Transcription Service Guide¶

This guide explains how to use the Language Server Transcription API for both batch (asynchronous) and single (synchronous) audio transcription tasks. It covers endpoints, request formats, and all supported payload parameters.

Request Headers¶

Ensure your requests include the following headers:

Accept: application/json
X-API-Key: YOUR_API_KEY   # (Replace YOUR_API_KEY with your actual API key)
Content-Type: multipart/form-data

Request Body: Form Data Fields¶

The request body should be sent as multipart/form-data and must contain the following fields:

payload_data (JSON string)¶

This field contains essential information about your transcription task.

Example payload_data:

{
  "user_email": "your_email@example.com",
  "project_name": "Individual",
  "dataset_ids": ["id1", "id2"],
  "language_identification": false,
  "locale": "hi-IN",
  "provider": "AZURE",
  "models": ["long"],
  "wordLevelTimeStamp": false,
  "diarization": false
}

Mandatory Fields¶

Field	Description
`user_email`	Your user email address
`project_name`	Name of your project
`dataset_ids`	List of dataset ids (only for batch transcription)

Optional Fields¶

Field	Type	Description	Default
`models`	array	List of models specifying which model to use	`long` for Google, `base` for Azure
`locale`	string	Language in which you want the transcription	`en-US`
`provider`	string	`AZURE` or `GOOGLE`	`AZURE`
`language_identification`	boolean	Automatic language detection of the audio	`false`
`wordLevelTimeStamp`	boolean	Include timing information for each word	`false`
`diarization`	boolean	Enable speaker identification	`false`

If Single Transcription¶

files (File upload): This field is used to upload one or more audio files for transcription
File Format: All files must be audio files (.mp3, .wav, .flac, etc.)

Note

For single transcription, users can directly upload one or more audio files with their request, as long as the total size of all files is less than 25 MB. For batch transcription, users must first upload their audio files as a dataset using the provided script, and then include the corresponding dataset_id(s) in the payload when making the API request.
For Sarvam ASR, users can upload 1–20 audio files per request. Uploading more than 20 files may cause the task to fail.
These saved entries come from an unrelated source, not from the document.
--- src/hdl/refcounted_sorted_value_table_defines.svh ---
// Assertion macros shared by the table RTL.
// Depends on nothing; expects clk and rst_n in the including scope.
`ifndef REFCOUNTED_SORTED_VALUE_TABLE_DEFINES_SVH
`define REFCOUNTED_SORTED_VALUE_TABLE_DEFINES_SVH

// same-cycle implication
`define RSVT_ASSERT_NOW(lbl, ante, cons, msg) \
    lbl: assert property (@(posedge clk) disable iff (!rst_n) (ante) |-> (cons)) \
        else $error(msg);

// next-cycle implication
`define RSVT_ASSERT_NEXT(lbl, ante, cons, msg) \
    lbl: assert property (@(posedge clk) disable iff (!rst_n) (ante) |=> (cons)) \
        else $error(msg);

`endif

--- src/hdl/rsvt_pkg.sv ---
// Types and constants of the sorted value table.
// No dependencies; used by rsvt_cell and refcounted_sorted_value_table.
package rsvt_pkg;

    localparam int VALUE_W = 32;
    localparam int COUNT_W = 16;
    localparam logic [COUNT_W-1:0] COUNT_MAX = 16'hFFFF;

    typedef enum logic [2:0] {
        OP_HOLD,
        OP_INSERT,
        OP_INCR,
        OP_DECR,
        OP_REMOVE
    } cell_op_t;

    typedef enum logic [2:0] {
        ST_INSERTED    = 3'd0,
        ST_INCREMENTED = 3'd1,
        ST_DECREMENTED = 3'd2,
        ST_REMOVED     = 3'd3,
        ST_NOT_FOUND   = 3'd4,
        ST_FULL_OR_SAT = 3'd5
    } status_t;

    typedef struct packed {
        cell_op_t op;
        logic     cmp_en;
    } cell_ctrl_t;

    typedef struct packed {
        logic                      valid;
        logic signed [VALUE_W-1:0] value;
        logic [COUNT_W-1:0]        count;
    } entry_t;

endpackage

--- src/hdl/rsvt_cell.sv ---
// One table cell: holds an entry, compares it to the key, shifts with neighbors.
// Depends on rsvt_pkg.
module rsvt_cell (
    input  logic                        clk,
    input  logic                        rst_n,
    input  rsvt_pkg::cell_ctrl_t        ctrl,
    input  logic signed [31:0]          key,
    input  rsvt_pkg::entry_t            prev_entry,
    input  rsvt_pkg::entry_t            next_entry,
    input  logic                        prev_lt,
    output rsvt_pkg::entry_t            entry,
    output logic                        lt,
    output logic                        eq,
    output logic                        at_pos
);
    import rsvt_pkg::*;

    logic                      valid_reg;
    logic                      valid_next;
    logic signed [VALUE_W-1:0] value_reg;
    logic signed [VALUE_W-1:0] value_next;
    logic [COUNT_W-1:0]        count_reg;
    logic [COUNT_W-1:0]        count_next;
    logic                      lt_reg;
    logic                      lt_next;
    logic                      eq_reg;
    logic                      eq_next;

    assign entry  = '{valid: valid_reg, value: value_reg, count: count_reg};
    assign lt     = lt_reg;
    assign eq     = eq_reg;
    assign at_pos = !lt_reg && prev_lt;

    always_comb
    begin
        lt_next = lt_reg;
        eq_next = eq_reg;
        if (ctrl.cmp_en)
        begin
            lt_next = valid_reg && (value_reg < key);
            eq_next = valid_reg && (value_reg == key);
        end
    end

    always_comb
    begin
        valid_next = valid_reg;
        value_next = value_reg;
        count_next = count_reg;
        case (ctrl.op)
            OP_INSERT:
            begin
                if (at_pos)
                begin
                    valid_next = 1'b1;
                    value_next = key;
                    count_next = COUNT_W'(1);
                end
                else if (!lt_reg)
                begin
                    valid_next = prev_entry.valid;
                    value_next = prev_entry.value;
                    count_next = prev_entry.count;
                end
            end
            OP_INCR:
            begin
                if (eq_reg)
                begin
                    count_next = count_reg + COUNT_W'(1);
                end
            end
            OP_DECR:
            begin
                if (eq_reg)
                begin
                    count_next = count_reg - COUNT_W'(1);
                end
            end
            OP_REMOVE:
            begin
                if (!lt_reg)
                begin
                    valid_next = next_entry.valid;
                    value_next = next_entry.value;
                    count_next = next_entry.count;
                end
            end
            default:
            begin
                valid_next = valid_reg;
            end
        endcase
    end

    always_ff @(posedge clk or negedge rst_n)
    begin
        if (!rst_n)
        begin
            valid_reg <= 1'b0;
            lt_reg    <= 1'b0;
            eq_reg    <= 1'b0;
        end
        else
        begin
            valid_reg <= valid_next;
            lt_reg    <= lt_next;
            eq_reg    <= eq_next;
        end
    end

    always_ff @(posedge clk)
    begin
        value_reg <= value_next;
        count_reg <= count_next;
    end

endmodule

--- config.mk ---
export PLATFORM = sky130hd
export DESIGN_NAME = rsvt_cell
export DESIGN_NICKNAME = d
export VERILOG_FILES = /design/src/hdl/refcounted_sorted_value_table_defines.svh /design/src/hdl/rsvt_pkg.sv /design/src/hdl/rsvt_cell.sv
export SDC_FILE = /design/constraint.sdc
export NUM_CORES = 1
export LEC_CHECK = 0
export BUFFER_PORTS_ARGS = -buffer_cell sky130_fd_sc_hd__buf_2
export CORE_MARGIN = 2
export CORE_UTILIZATION = 52
export CTS_CLUSTER_DIAMETER = 200
export DETAILED_ROUTE_END_ITERATION = 16
export GPL_ROUTABILITY_DRIVEN = 0
export PLACE_DENSITY_LB_ADDON = 0.25
export SKIP_CTS_REPAIR_TIMING = 1
export SLEW_MARGIN = 20
export SYNTH_ARGS = -nofsm -noshare
export SYNTH_HDL_FRONTEND = slang
export SYNTH_SLANG_ARGS = --single-unit
--- constraint.sdc ---
create_clock -name clk -period 6.3 [get_ports clk]
set_input_delay 0 -clock clk [delete_from_list [all_inputs] [get_ports clk]]
set_output_delay 0 -clock clk [all_outputs]
set_load 0.02 [all_outputs]
==> results of run 1 <==
[layout make-up]
class                      instances  area (sq um)  area share (%)
multi-input combinational        338          2360            43.7
sequential                        51          1520            28.1
timing repair buffer             208          1130            20.9
inverter                          46           173            3.19
tap                              102           128            2.36
clock buffer                       7          86.3            1.60
clock inverter                     1          8.76           0.162
[critical path: cells and delay by family]
kind | cells | cell delay (ns)
compound gates | 3 | 0.67
xor+xnor | 1 | 0.35
fa+ha+maj | 1 | 0.29
buf+inv | 1 | 0.29
simple gates | 4 | 1.11
[Yosys cell counts (2+ instances only)]
| master | instances | share of area (%) |
|---|---|---|
| sky130_fd_sc_hd__a211oi_1 | 2 | 0.36 |
| sky130_fd_sc_hd__a21o_1 | 2 | 0.36 |
| sky130_fd_sc_hd__a21oi_1 | 20 | 2.4 |
| sky130_fd_sc_hd__a221oi_1 | 2 | 0.42 |
| sky130_fd_sc_hd__a222oi_1 | 4 | 0.96 |
| sky130_fd_sc_hd__a22oi_1 | 9 | 1.6 |
| sky130_fd_sc_hd__a31oi_1 | 5 | 0.75 |
| sky130_fd_sc_hd__and3_1 | 2 | 0.30 |
| sky130_fd_sc_hd__buf_1 | 2 | 0.18 |
| sky130_fd_sc_hd__buf_2 | 8 | 0.96 |
| sky130_fd_sc_hd__buf_4 | 3 | 0.54 |
| sky130_fd_sc_hd__buf_6 | 3 | 0.81 |
| sky130_fd_sc_hd__clkbuf_1 | 13 | 1.2 |
| sky130_fd_sc_hd__dfrtp_1 | 3 | 1.8 |
| sky130_fd_sc_hd__edfxtp_1 | 48 | 34 |
| sky130_fd_sc_hd__ha_1 | 36 | 11 |
| sky130_fd_sc_hd__inv_1 | 45 | 4.0 |
| sky130_fd_sc_hd__mux2_2 | 3 | 0.81 |
| sky130_fd_sc_hd__mux2i_1 | 36 | 8.6 |
| sky130_fd_sc_hd__nand2_1 | 53 | 4.8 |
| sky130_fd_sc_hd__nand2b_1 | 2 | 0.30 |
| sky130_fd_sc_hd__nand3_1 | 4 | 0.48 |
| sky130_fd_sc_hd__nand4_1 | 10 | 1.5 |
| sky130_fd_sc_hd__nor2_1 | 12 | 1.1 |
| sky130_fd_sc_hd__nor2b_1 | 4 | 0.60 |
| sky130_fd_sc_hd__nor3_1 | 17 | 2.0 |
| sky130_fd_sc_hd__nor4_1 | 6 | 0.90 |
| sky130_fd_sc_hd__o211ai_1 | 2 | 0.36 |
| sky130_fd_sc_hd__o21ai_0 | 50 | 6.0 |
| sky130_fd_sc_hd__o21ai_1 | 13 | 1.6 |
| sky130_fd_sc_hd__o221ai_1 | 3 | 0.63 |
| sky130_fd_sc_hd__xnor2_1 | 13 | 2.7 |
| sky130_fd_sc_hd__xor2_1 | 6 | 1.3 |
[power by group through the flow]
| stage | logic (mW) | clock network [mW] | registers (mW) |
|---|---|---|---|
| after global routing | 0.436 | 0.219 | 0.473 |
| after global placement | 0.375 | 0 | 0.473 |
| after detailed placement | 0.385 | 0 | 0.475 |
| after floorplan | 0.226 | 0 | 0.500 |
| final | 0.396 | 0.205 | 0.468 |
| after CTS | 0.387 | 0.208 | 0.467 |
[stage by stage]
step	hold slack (ns)	util (%)	area, sq um
5_1_grt	0.00120	69.6	5410
4_1_cts	-0.535	67.5	5250
3_5_place_dp	-0.201	66.3	5150
2_1_floorplan	-0.296	-	4190
3_3_place_gp	-0.203	66.3	5150
6_report	-0.0178	69.6	5410
[layer usage]
metal  vias up  track usage, %
met5         -               0
met4         0            8.45
met3        26            3.69
met2       183            44.1
met1      1918            31.6
li1       2071               -
[logic make-up after synthesis]
group,after synthesis,synth area share (%)
AOI/OAI and AO/OA,123,17.7
and+or+nand+nor,121,14.2
buffers and inverters,75,7.77
DFF,51,36.2
muxes,39,9.41
adders and majority gates,36,10.8
xor gates and xnor gates,19,3.97
[how the worst max path moves through the flow]
stage,from,endpoint,slack (ns),depth (start not counted)
global route,ctrl[1],count_reg[14],3.38,10
CTS,ctrl[1],count_reg[14],3.66,10
finish,ctrl[1],count_reg[14],3.63,10
floorplan,lt,count_reg[0],2.59,2
detailed placement,ctrl[1],count_reg[14],3.35,10
global placement,ctrl[1],count_reg[14],3.44,10
==> flow_summary.ini, run 1 <==
[synthesis]
synth_ff_type = sky130_fd_sc_hd__edfxtp_1
synth-seq-area-share_pct = 36.2
synth.yosys.warnings = 0
synthesis.nets = 637
synth-async-reset-ratio_pct = 5.88
syn_avg_cell_area_sq_um = 9.02
synthesis.instances = 464
post_synth_instance_area_sq_um = 4190
post_synth_num_cell_types = 56
ys_ff_latch = 51
synth_enable_flop_cells = 48

[run_status]
violated_checks = hold timing
run_status = complete, but fails checks

[clock_tree]
clk_root_buffer_cell = sky130_fd_sc_hd__clkbuf_8
clock_sinks = 51
ctsLongestPathBuffers = 2
numCtsBuffers = 5
clkSlewWorstSetupHoldPaths_ns = 0.09
htree_levels = 2
cts_tree = yes
worstSkewPairLatency_ns = 0.30

[grt]
track_usage_pct = 25.1
grt_start_max_net_pins = 85
initial_antenna_violation_count = 0
grt_pass1_wl_um = 17700
overflow = 0
first_global_vias = 3888

[routing]
post-route-drc-count = 0
met3_length_um = 921
detail_route.wirelength.met1_um = 4900
met2RoutedLength_um = 5690
starting_drt_drc_count = 181
avgViaCountPerCell = 5.58
detail-route-antenna-nets = 0
top_layer = met4
route.vias.total = 4198
finalWirelength_um = 11800
detail_route.first_pass.iterations = 5
wl_per_cell_um = 15.6

[critical_path]
worstPathCellList = buf_2, nand3b_1, xnor2_1, ha_1, nor3_1, a21oi_1, o221ai_1, o21ai_1, nor4_1, or3b_1
crit-reg2reg-launch = count_reg[1]
worst-r2r-cell-count = 8
arrival_ns = 2.72
critPathMaxFanout = 21
rr_endpoint = count_reg[14]
path_class = input pin to flip-flop
worst_setup_path_end_kind = flip-flop
crit_required_ns = 6.35
setup.reg_to_reg.worst_slack_ns = 3.84
crit_path_start_kind = input pin
slowest_stage = sky130_fd_sc_hd__nand3b_1
crit_path_max_incr_delay_ns = 0.58

[timing]
final_critical_path_setup_slack_ns = 3.63
clock-skew-final_ns = 0.00835
worst_max_slew_pin_slew_ns = 0.766
setup_total_negative_slack_ns = 0
period_share_pct = 42.3
timing.final.hold_violations = 14
timing.final.setup_violations = 0
fin_worst_hold_slack_ns = -0.0178
grt_setup_unrepaired = false
fmax_ghz = 0.375
headroom_to_the_max_slew_limit_pct = 48.8
final_period_minus_worst_setup_slack_ns = 2.67
slew_violations = 0

[layout]
design.final.nets = 823
finalNonFillerCells = 753
flow.area_growth_from_synthesis_pct = 29.1
largest_register_ffs = 32
antenna_cells = 0
layout-drive-gt1-share_pct = 32.9
number_of_fillers_in_the_final_layout = 647
layout.cells.most_common_list = sky130_fd_sc_hd__buf_2 (188), sky130_fd_sc_hd__nand2_1 (53), sky130_fd_sc_hd__o21ai_0 (50)
mostFrequentLayoutCell = sky130_fd_sc_hd__buf_2

[place]
placed_cells = 729
place_hpwl_um = 8780
dp_worst_setup_slack_ns = 3.35
port_buffers = 188

[floorplanning]
chipHeight_um = 93.7
num_io_pins = 189
initial_core_util_pct = 53.9
floorplan.die.width_um = 93.7
fp.coreArea_sq_um = 7770
dieArea_sq_um = 8780
rows = 32

[job]
maxCapViolations = 0

[power]
power.switching_fraction_pct = 35.8
total_power_mw = 1.07
vdd_ir_drop_max_mv = 0.130
switching_power_mw = 0.383
leakagePower_nw = 2.51
power_per_cell_area_nw_per_um2 = 198
power_frac_clock_pct = 19.2
fraction_of_power_consumed_by_sequential_logic_pct = 43.8
cell_internal_pwr_mw = 0.685
power_frac_comb_pct = 37.1

[worst_hold_path]
worst_hold_path.num_cells = 3
holdPathEnd = value_reg[26]
min_from = next_entry[42]
hp-class = input pin to flip-flop
Note: power is estimated with default switching activity, not from simulation.
==> run 2, diff against run 1 <==
--- a/config.mk
+++ b/config.mk
@@ -7,7 +7,7 @@
 export LEC_CHECK = 0
 export BUFFER_PORTS_ARGS = -buffer_cell sky130_fd_sc_hd__buf_2
 export CORE_MARGIN = 2
-export CORE_UTILIZATION = 52
+export CORE_UTILIZATION = 48
 export CTS_CLUSTER_DIAMETER = 200
 export DETAILED_ROUTE_END_ITERATION = 16
 export GPL_ROUTABILITY_DRIVEN = 0
==> constraint.sdc (replaced) <==
create_clock -name clk -period 2.54 [get_ports clk]
set_input_delay 0 -clock clk [delete_from_list [all_inputs] [get_ports clk]]
set_output_delay 0 -clock clk [all_outputs]
set_load 0.02 [all_outputs]
==> run 2 against run 1 <==
Against the previous run: the flow still finishes with violations (hold timing); sequential power up 150%; sequential share of layout area fell by 0.59 points; highest routed layer unchanged; non-clock buffer count is 13 higher; critical path type is now flip-flop to flip-flop; worst hold slack got worse by 0.011 ns; register-to-register slack got worse by 3.6 ns; clock skew rose by 0.0050 ns; clock power increased by 130%; total power is 150% higher; largest cell class unchanged; design area up 2.2%.
==> flow_summary.ini, run 2 (synthesis gave the netlist of run 1 again) <==
[grt]
track_usage_pct = 23.4
overflow = 0
grt_start_max_net_pins = 70
grt_pass1_wl_um = 18200
first_global_vias = 3964
initial_antenna_violation_count = 1

[routing]
route.vias.total = 4141
finalWirelength_um = 11700
wl_per_cell_um = 15.1
starting_drt_drc_count = 184
detail_route.first_pass.iterations = 5
post-route-drc-count = 0
detail-route-antenna-nets = 0
avgViaCountPerCell = 5.36

[critical_path]
worstPathCellList = xnor2_1, ha_1, nor3_1, a21oi_1, o221ai_1, o21ai_1, nand4_1, or3b_1
critical_path.startpoint = count_reg[1]
arrival_ns = 2.37
crit_path_max_incr_delay_ns = 0.42
crit_path_start_kind = flip-flop
worst_setup_path_end_kind = flip-flop
slowest_stage = sky130_fd_sc_hd__edfxtp_1
crit_required_ns = 2.60
path_class = flip-flop to flip-flop
critPathMaxFanout = 6
crit-reg2reg-launch = count_reg[1]
setup.reg_to_reg.worst_slack_ns = 0.23

[layout]
layout.cells.most_common_list = sky130_fd_sc_hd__buf_2 (188), sky130_fd_sc_hd__nand2_1 (53), sky130_fd_sc_hd__o21ai_0 (50)
layout-drive-gt1-share_pct = 33.6
flow.area_growth_from_synthesis_pct = 31.9
design.final.nets = 836
mostFrequentLayoutCell = sky130_fd_sc_hd__buf_2
largest_register_ffs = 32
finish.utilization_pct = 64.3
antenna_cells = 0

[place]
dp_worst_setup_slack_ns = 0.266
place_hpwl_um = 8840
port_buffers = 188

[clock_tree]
clk_root_buffer_cell = sky130_fd_sc_hd__clkbuf_8
numCtsBuffers = 5
clock_sinks = 51
htree_levels = 2
ctsLongestPathBuffers = 2
worstSkewPairLatency_ns = 0.31
cts_tree = yes
clkSlewWorstSetupHoldPaths_ns = 0.10

[floorplanning]
dieArea_sq_um = 9480
fp.coreArea_sq_um = 8590
rows = 34
initial_core_util_pct = 48.7
floorplan.die.width_um = 97.4
num_io_pins = 189
chipHeight_um = 97.4

[job]
maxCapViolations = 0

[power]
power_per_cell_area_nw_per_um2 = 479
total_power_mw = 2.64
leakagePower_nw = 2.57
vdd_ir_drop_max_mv = 0.299

[worst_hold_path]
hp-class = input pin to flip-flop
min_from = prev_entry[3]

[timing]
slew_violations = 0
clock-skew-final_ns = 0.0134
setup_total_negative_slack_ns = 0
headroom_to_the_max_slew_limit_pct = 51.7
period_share_pct = 91.0
grt_setup_unrepaired = false
worst_max_slew_pin_slew_ns = 0.725
timing.final.hold_violations = 15
final_period_minus_worst_setup_slack_ns = 2.31
fmax_ghz = 0.432
fin_worst_hold_slack_ns = -0.0288
timing.final.setup_violations = 0
final_critical_path_setup_slack_ns = 0.228

[run_status]
violated_checks = hold timing
run_status = complete, but fails checks
run 2: per-stage QoR:
stage,area [sq um],instances
2_1_floorplan,4200,464
3_3_place_gp,5220,743
3_5_place_dp,5220,743
4_1_cts,5310,751
5_1_grt,5520,772
6_report,5520,772
run 2: metal layers:
metal	GRT usage [%]	wire length, um	part of all wire, %	vias up
met5	0	0	0	-
met4	7.16	178	1.5	0
met3	4.17	772	6.6	16
met2	40.5	5730	49	173
met1	29.8	4970	43	1848
li1	-	-	-	2104
run 2: path summary, 6_finish.rpt:
path,cells past startpoint,endpoint
min in group asynchronous,2,valid_reg
worst min-delay path,3,count_reg[3]
worst max register to register,8,count_reg[14]
worst min register to register,2,eq
worst max-delay path,8,count_reg[14]
max in group asynchronous,2,eq
run 2: power by group:
part / internal, mW / switching [mW]
combinational: 0.434 / 0.576
sequential: 1.06 / 0.0935
clock: 0.195 / 0.285
total: 1.69 / 0.954
run 2: worst max-delay path, delay by kind of cell (launching register included):
family	cells	cell delay (ns)
AO/OA/AOI/OAI	3	0.50
flip-flops	1	0.42
adder cells (fa/ha/maj)	1	0.25
XOR/XNOR	1	0.16
AND/OR/NAND/NOR	3	0.74
run 2: final cells by class:
type | instances | area (sq um)
fill | 740 | 3070
clock buffer | 5 | 68.8
inverter | 46 | 173
tap | 108 | 135
sequential | 51 | 1520
multi-input combinational | 338 | 2370
timing repair buffer | 221 | 1240
clock inverter | 3 | 18.8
1. Batch (Async) Transcription¶

Info

Batch transcription is used for processing multiple audio files or large files asynchronously. The API will return a job ID, and you can poll for results.

Endpoint Details¶

Endpoint: https://language-server-url/v1/batch/transcription
Method: POST

Example cURL Command¶

Here's an example of how to make a request using curl:

curl -X 'POST' 'https://language-server-url/v1/batch/transcription' -H 'accept: application/json' -H 'X-API-Key: YOUR_API_KEY' -H 'Content-Type: multipart/form-data' -F 'payload_data={"user_email":"your_email@example.com","project_name":"Individual", "dataset_ids": ["d1", "d2"], "models":["long"],"locale":"hi-IN","provider":"GOOGLE"}'

Note

Replace YOUR_API_KEY with your actual API key and your_email@example.com with your email.

Example Response Body¶

Upon successful submission, the API will return a JSON object providing details about the submitted task:

{
  "task_id": "c64baaa1c99d42f589ee184369aa6843",
  "dataset_ids": ["4dd4e846bc014a988cbc49bccd217e96"],
  "status": "PENDING"
}

Response Fields¶

Field	Description
`task_id`	A unique identifier assigned to your submitted task
`dataset_ids`	IDs of dataset sent by the user
`status`	The current status of the task (e.g., "PENDING", "COMPLETED", "FAILED")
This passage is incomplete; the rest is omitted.